▸ EXERCISE:
In the listing below, the lines starting with the line with "logic [15:0] hold_ff;" and going on through the line with "nxt_state = HY_BASE;" are to be reproduced exactly, and only those.
☆ ☆ ☆
==> config.mk <==
export PLATFORM = sky130hd
export DESIGN_NAME = prox_avg_hysteresis_filter
export DESIGN_NICKNAME = d
export VERILOG_FILES = /design/src/include/prox_filter_pkg.sv /design/src/logic/prox_avg_hysteresis_filter.sv /design/src/logic/prox_prev_store.sv
export SDC_FILE = /design/constraint.sdc
export NUM_CORES = 1
export LEC_CHECK = 0
export ABC_AREA = 1
export BUFFER_PORTS_ARGS = -buffer_cell sky130_fd_sc_hd__buf_2
export CAP_MARGIN = 15
export CELL_PAD_IN_SITES_DETAIL_PLACEMENT = 1
export CELL_PAD_IN_SITES_GLOBAL_PLACEMENT = 1
export CORE_UTILIZATION = 47
export DETAILED_ROUTE_END_ITERATION = 16
export GPL_ROUTABILITY_DRIVEN = 1
export PLACE_DENSITY_LB_ADDON = 0.1
export SKIP_LAST_GASP = 1
export SLEW_MARGIN = 20
export SYNTH_ARGS = -nofsm -noshare
export SYNTH_HDL_FRONTEND = slang
export SYNTH_HIERARCHICAL = 1
export SYNTH_SLANG_ARGS = --single-unit
==> constraint.sdc <==
create_clock -name CLK_SYS -period 11.6 [get_ports CLK_SYS]
set_input_delay 1.74 -clock CLK_SYS [delete_from_list [all_inputs] [get_ports CLK_SYS]]
set_output_delay 1.74 -clock CLK_SYS [all_outputs]
set_load 0.05 [all_outputs]
==> src/include/prox_filter_pkg.sv <==
// Overview of operation
// - averaging bit set reports mean of newest and previous sample, else newest
// - averaging works on offset-cancelled values only, after the cancellation stage
// - nonzero hysteresis field starts in peak mode, reporting highest count so far
// - in peak mode, sample below peak minus amount switches to baseline tracking
// - in baseline mode, sample above baseline plus amount switches to peak tracking
// - subtract the sixteen-bit host cancellation level from every raw measurement first
package prox_filter_pkg;

  // ----------------------------------------
  // register map
  // ----------------------------------------
  localparam logic [7:0] ADDR_CANCEL_LO  = 8'h1b;
  localparam logic [7:0] ADDR_CANCEL_HI  = 8'h1c;
  localparam logic [7:0] ADDR_FILTER_CFG = 8'h1d;

  localparam logic [7:0]  RST_FILTER_CFG = 8'h00;
  localparam logic [15:0] RST_CANCEL     = 16'h0000;
  localparam logic [15:0] RST_RESULT     = 16'h0000;

  // ----------------------------------------
  // field layout of prox_filter_config
  // ----------------------------------------
  localparam int AVG_ON_BIT    = 7;
  localparam int HYST_BAND_MSB = 6;

  // ----------------------------------------
  // hysteresis tracker states
  // ----------------------------------------
  typedef enum logic [1:0] {
    HY_BYPASS = 2'b00,
    HY_PEAK   = 2'b01,
    HY_BASE   = 2'b11
  } hyst_state_t;

endpackage

==> src/logic/prox_avg_hysteresis_filter.sv <==
`timescale 1ns/1ns
`default_nettype none
module prox_avg_hysteresis_filter
  import prox_filter_pkg::*;
(
  // clock and reset
  input  wire logic        CLK_SYS,
  input  wire logic        RSTN,
  // register port
  input  wire logic        REG_WR_EN,
  input  wire logic        REG_RD_EN,
  input  wire logic [7:0]  REG_ADDR,
  input  wire logic [7:0]  REG_WDATA,
  output var  logic [7:0]  REG_RDATA,
  // measurement front end
  input  wire logic        MEAS_VALID,
  input  wire logic [15:0] MEAS_RAW,
  // result
  output var  logic [15:0] PROX_RESULT_VALUE,
  output var  logic        RESULT_VALID,
  output var  logic        HYST_PEAK_MODE
);

  // ----------------------------------------
  // helpers
  // ----------------------------------------
  function automatic logic [15:0] sat_sub(input logic [15:0] a, input logic [15:0] b);
    sat_sub = (a > b) ? a - b : 16'h0000;
  endfunction

  function automatic logic [16:0] wide_add(input logic [15:0] a, input logic [15:0] b);
    wide_add = {1'b0, a} + {1'b0, b};
  endfunction

  // peak side: a peak below the band cannot drop out, so the subtraction never wraps
  function automatic logic fell_out(input logic [15:0] sample, input logic [15:0] hold, input logic [15:0] amt);
    fell_out = (hold >= amt) && (sample < hold - amt);
  endfunction

  // baseline side: the sum is one bit wider so a high baseline never wraps past the band
  function automatic logic rose_out(input logic [15:0] sample, input logic [15:0] hold, input logic [15:0] amt);
    rose_out = {1'b0, sample} > wide_add(hold, amt);
  endfunction

  // ----------------------------------------
  // register file
  // ----------------------------------------
  logic [7:0]  cfg_ff;
  logic [7:0]  nxt_cfg;
  logic [15:0] cancel_ff;
  logic [15:0] nxt_cancel;
  logic [7:0]  rdata_ff;
  logic [7:0]  nxt_rdata;
  logic        cfg_wr;

  // the cancel bytes are written one at a time; between the two writes a mixed level applies
  assign cfg_wr = REG_WR_EN && (REG_ADDR == ADDR_FILTER_CFG);

  always_comb begin
    nxt_cfg    = cfg_ff;
    nxt_cancel = cancel_ff;
    nxt_rdata  = rdata_ff;
    if (REG_WR_EN) begin
      case (REG_ADDR)
        ADDR_CANCEL_LO:  nxt_cancel[7:0]  = REG_WDATA;
        ADDR_CANCEL_HI:  nxt_cancel[15:8] = REG_WDATA;
        ADDR_FILTER_CFG: nxt_cfg          = REG_WDATA;
        default:         nxt_cfg          = cfg_ff;
      endcase
    end
    // read data is registered: it answers one cycle after the strobe and stands until the next read
    if (REG_RD_EN) begin
      case (REG_ADDR)
        ADDR_CANCEL_LO:  nxt_rdata = cancel_ff[7:0];
        ADDR_CANCEL_HI:  nxt_rdata = cancel_ff[15:8];
        ADDR_FILTER_CFG: nxt_rdata = cfg_ff;
        // unmapped addresses read as zero
        default:         nxt_rdata = 8'h00;
      endcase
    end
  end

  always_ff @(posedge CLK_SYS) begin
    if (!RSTN) begin
      cfg_ff    <= RST_FILTER_CFG;
      cancel_ff <= RST_CANCEL;
      rdata_ff  <= 8'h00;
    end else begin
      cfg_ff    <= nxt_cfg;
      cancel_ff <= nxt_cancel;
      rdata_ff  <= nxt_rdata;
    end
  end

  // ----------------------------------------
  // offset cancellation and averaging
  // ----------------------------------------
  logic        avg_on;
  logic [6:0]  hyst_band;
  logic [15:0] hyst_amount;
  logic [15:0] cancelled;
  logic [15:0] prev_sample;
  logic        prev_valid;
  logic [16:0] pair_sum;
  logic [15:0] smoothed;

  // fields are decoded straight from the stored byte, so a write takes effect on the next sample
  assign avg_on      = cfg_ff[AVG_ON_BIT];
  assign hyst_band   = cfg_ff[HYST_BAND_MSB:0];
  assign hyst_amount = {8'h00, hyst_band, 1'b0};

  // clamp at zero: a cancellation level above the raw count must not wrap
  assign cancelled = sat_sub(MEAS_RAW, cancel_ff);

  // history holds cancelled values, so averaging sits after cancellation
  prox_prev_store u_prev (
    .CLK_SYS    (CLK_SYS),
    .RSTN       (RSTN),
    .STORE_EN   (MEAS_VALID),
    .STORE_DATA (cancelled),
    .CLEAR      (cfg_wr),
    .PREV_DATA  (prev_sample),
    .PREV_VALID (prev_valid)
  );

  // the mean is floored: a pair one count apart reports the lower count
  assign pair_sum = wide_add(cancelled, prev_sample);
  // with no earlier sample yet, the newest one is reported alone
  assign smoothed = (avg_on && prev_valid) ? pair_sum[16:1] : cancelled;

  // ----------------------------------------
  // hysteresis tracker
  // ----------------------------------------
  hyst_state_t state_ff;
  hyst_state_t nxt_state;
  logic [15:0] hold_ff;
  logic [15:0] nxt_hold;
  logic        started_ff;
  logic        nxt_started;
  logic        valid_ff;
  logic        nxt_valid;
  logic        peak_ff;
  logic        nxt_peak;

  // started_ff marks that the tracker holds a real sample since the last restart
  always_comb begin
    nxt_state   = state_ff;
    nxt_hold    = hold_ff;
    nxt_started = started_ff;
    nxt_valid   = 1'b0;
    if (cfg_wr) begin
      // a new configuration restarts tracking in bypass; the next sample with a nonzero band enters peak mode
      // a sample on the same cycle is dropped; the restart takes its place
      nxt_state   = HY_BYPASS;
      nxt_started = 1'b0;
    end else if (MEAS_VALID) begin
      nxt_valid = 1'b1;
      if (hyst_band == 7'h00) begin
        nxt_state   = HY_BYPASS;
        nxt_hold    = smoothed;
        nxt_started = 1'b0;
      end else if (!started_ff) begin
        nxt_state   = HY_PEAK;
        nxt_hold    = smoothed;
        nxt_started = 1'b1;
      end else begin
        // strict compares: a sample right on the band edge keeps the current mode
        case (state_ff)
          HY_PEAK: begin
            if (fell_out(smoothed, hold_ff, hyst_amount)) begin
              nxt_state = HY_BASE;
              nxt_hold  = smoothed;
            end else if (smoothed > hold_ff) begin
              nxt_hold = smoothed;
            end
          end
          HY_BASE: begin
            if (rose_out(smoothed, hold_ff, hyst_amount)) begin
              nxt_state = HY_PEAK;
              nxt_hold  = smoothed;
            end else if (smoothed < hold_ff) begin
              nxt_hold = smoothed;
            end
          end
          // not reached along the usual path; recover as a fresh peak
          default: begin
            nxt_state = HY_PEAK;
            nxt_hold  = smoothed;
          end
        endcase
      end
    end
    // the mode flag comes from the next state so it changes together with the held value
    nxt_peak = (nxt_state == HY_PEAK);
  end

  always_ff @(posedge CLK_SYS) begin
    if (!RSTN) begin
      state_ff   <= HY_BYPASS;
      hold_ff    <= RST_RESULT;
      started_ff <= 1'b0;
      valid_ff   <= 1'b0;
      peak_ff    <= 1'b0;
    end else begin
      state_ff   <= nxt_state;
      hold_ff    <= nxt_hold;
      started_ff <= nxt_started;
      valid_ff   <= nxt_valid;
      peak_ff    <= nxt_peak;
    end
  end

  // ----------------------------------------
  // outputs, each straight from a flip-flop
  // ----------------------------------------
  assign REG_RDATA         = rdata_ff;
  assign PROX_RESULT_VALUE = hold_ff;
  assign RESULT_VALID      = valid_ff;
  assign HYST_PEAK_MODE    = peak_ff;

endmodule // prox_avg_hysteresis_filter
`default_nettype wire

==> src/logic/prox_prev_store.sv <==
`timescale 1ns/1ns
`default_nettype none
module prox_prev_store
  import prox_filter_pkg::*;
(
  // clock and reset
  input  wire logic        CLK_SYS,
  input  wire logic        RSTN,
  // store
  input  wire logic        STORE_EN,
  input  wire logic [15:0] STORE_DATA,
  input  wire logic        CLEAR,
  // read
  output var  logic [15:0] PREV_DATA,
  output var  logic        PREV_VALID
);

  logic [15:0] data_ff;
  logic [15:0] nxt_data;
  logic        valid_ff;
  logic        nxt_valid;

  always_comb begin
    nxt_data  = data_ff;
    nxt_valid = valid_ff;
    if (CLEAR) begin
      nxt_valid = 1'b0;
    end else if (STORE_EN) begin
      nxt_data  = STORE_DATA;
      nxt_valid = 1'b1;
    end
  end

  always_ff @(posedge CLK_SYS) begin
    if (!RSTN) begin
      data_ff  <= RST_RESULT;
      valid_ff <= 1'b0;
    end else begin
      data_ff  <= nxt_data;
      valid_ff <= nxt_valid;
    end
  end

  assign PREV_DATA  = data_ff;
  assign PREV_VALID = valid_ff;

endmodule // prox_prev_store
`default_nettype wire
[src/hw/ulpi_port_pkg.sv]
// Package with constants and types for the ULPI register and receive command port.
package ulpi_port_pkg;

  // ****************************************
  // Command byte encoding
  // ****************************************
  localparam logic [1:0] CMD_IDLE = 2'h0;
  localparam logic [1:0] CMD_TRANSMIT = 2'h1;
  localparam logic [1:0] CMD_REG_WRITE = 2'h2;
  localparam logic [1:0] CMD_REG_READ = 2'h3;
  localparam logic [7:0] BUS_IDLE = 8'h00;

  // ****************************************
  // Register addresses
  // ****************************************
  localparam logic [5:0] ADDR_IRQ_LATCH = 6'h14;
  localparam logic [5:0] ADDR_LINE_STATE_DEBUG = 6'h15;
  localparam logic [5:0] ADDR_SCRATCH_WRITE = 6'h16;
  localparam logic [5:0] ADDR_SCRATCH_SET = 6'h17;
  localparam logic [5:0] ADDR_SCRATCH_CLEAR = 6'h18;
  localparam logic [5:0] ADDR_VENDOR_FIRST = 6'h30;
  localparam logic [5:0] ADDR_VENDOR_LAST = 6'h3f;

  // ****************************************
  // Reset values
  // ****************************************
  localparam logic [7:0] SCRATCH_RESET = 8'h00;
  localparam logic [4:0] IRQ_LATCH_RESET = 5'h00;
  localparam logic [4:0] IRQ_ENABLE_RESET = 5'h1f;

  // ****************************************
  // Receive command field values
  // ****************************************
  localparam logic [1:0] VBUS_BELOW_END = 2'h0;
  localparam logic [1:0] VBUS_END_TO_SESS = 2'h1;
  localparam logic [1:0] VBUS_SESS_TO_VALID = 2'h2;
  localparam logic [1:0] VBUS_ABOVE_VALID = 2'h3;
  localparam logic [1:0] RXEV_NONE = 2'h0;
  localparam logic [1:0] RXEV_ACTIVE = 2'h1;
  localparam logic [1:0] RXEV_ERROR = 2'h3;
  localparam logic [1:0] RXEV_DISCONNECT = 2'h2;

  // Analogue status sampled from the transceiver.
  typedef struct packed {
    logic idPin;
    logic hostDisconnect;
    logic vbusValid;
    logic sessValid;
    logic sessEnd;
    logic rxError;
    logic rxActive;
    logic line_state_bit_high;
    logic line_state_bit_low;
  } phy_status_t;

  // Receive command byte layout.
  typedef struct packed {
    logic reserved;
    logic idState;
    logic [1:0] rxEvent;
    logic [1:0] vbusState;
    logic [1:0] lineState;
  } rx_cmd_t;

  // Decoded transmit start.
  typedef struct packed {
    logic start;
    logic hasPid;
    logic [3:0] pid;
  } tx_start_t;

endpackage : ulpi_port_pkg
☆ ☆ ☆
▸ WRITTEN ANSWER:
  logic [15:0] hold_ff;
  logic [15:0] nxt_hold;
  logic        started_ff;
  logic        nxt_started;
  logic        valid_ff;
  logic        nxt_valid;
  logic        peak_ff;
  logic        nxt_peak;

  // started_ff marks that the tracker holds a real sample since the last restart
  always_comb begin
    nxt_state   = state_ff;
    nxt_hold    = hold_ff;
    nxt_started = started_ff;
    nxt_valid   = 1'b0;
    if (cfg_wr) begin
      // a new configuration restarts tracking in bypass; the next sample with a nonzero band enters peak mode
      // a sample on the same cycle is dropped; the restart takes its place
      nxt_state   = HY_BYPASS;
      nxt_started = 1'b0;
    end else if (MEAS_VALID) begin
      nxt_valid = 1'b1;
      if (hyst_band == 7'h00) begin
        nxt_state   = HY_BYPASS;
        nxt_hold    = smoothed;
        nxt_started = 1'b0;
      end else if (!started_ff) begin
        nxt_state   = HY_PEAK;
        nxt_hold    = smoothed;
        nxt_started = 1'b1;
      end else begin
        // strict compares: a sample right on the band edge keeps the current mode
        case (state_ff)
          HY_PEAK: begin
            if (fell_out(smoothed, hold_ff, hyst_amount)) begin
              nxt_state = HY_BASE;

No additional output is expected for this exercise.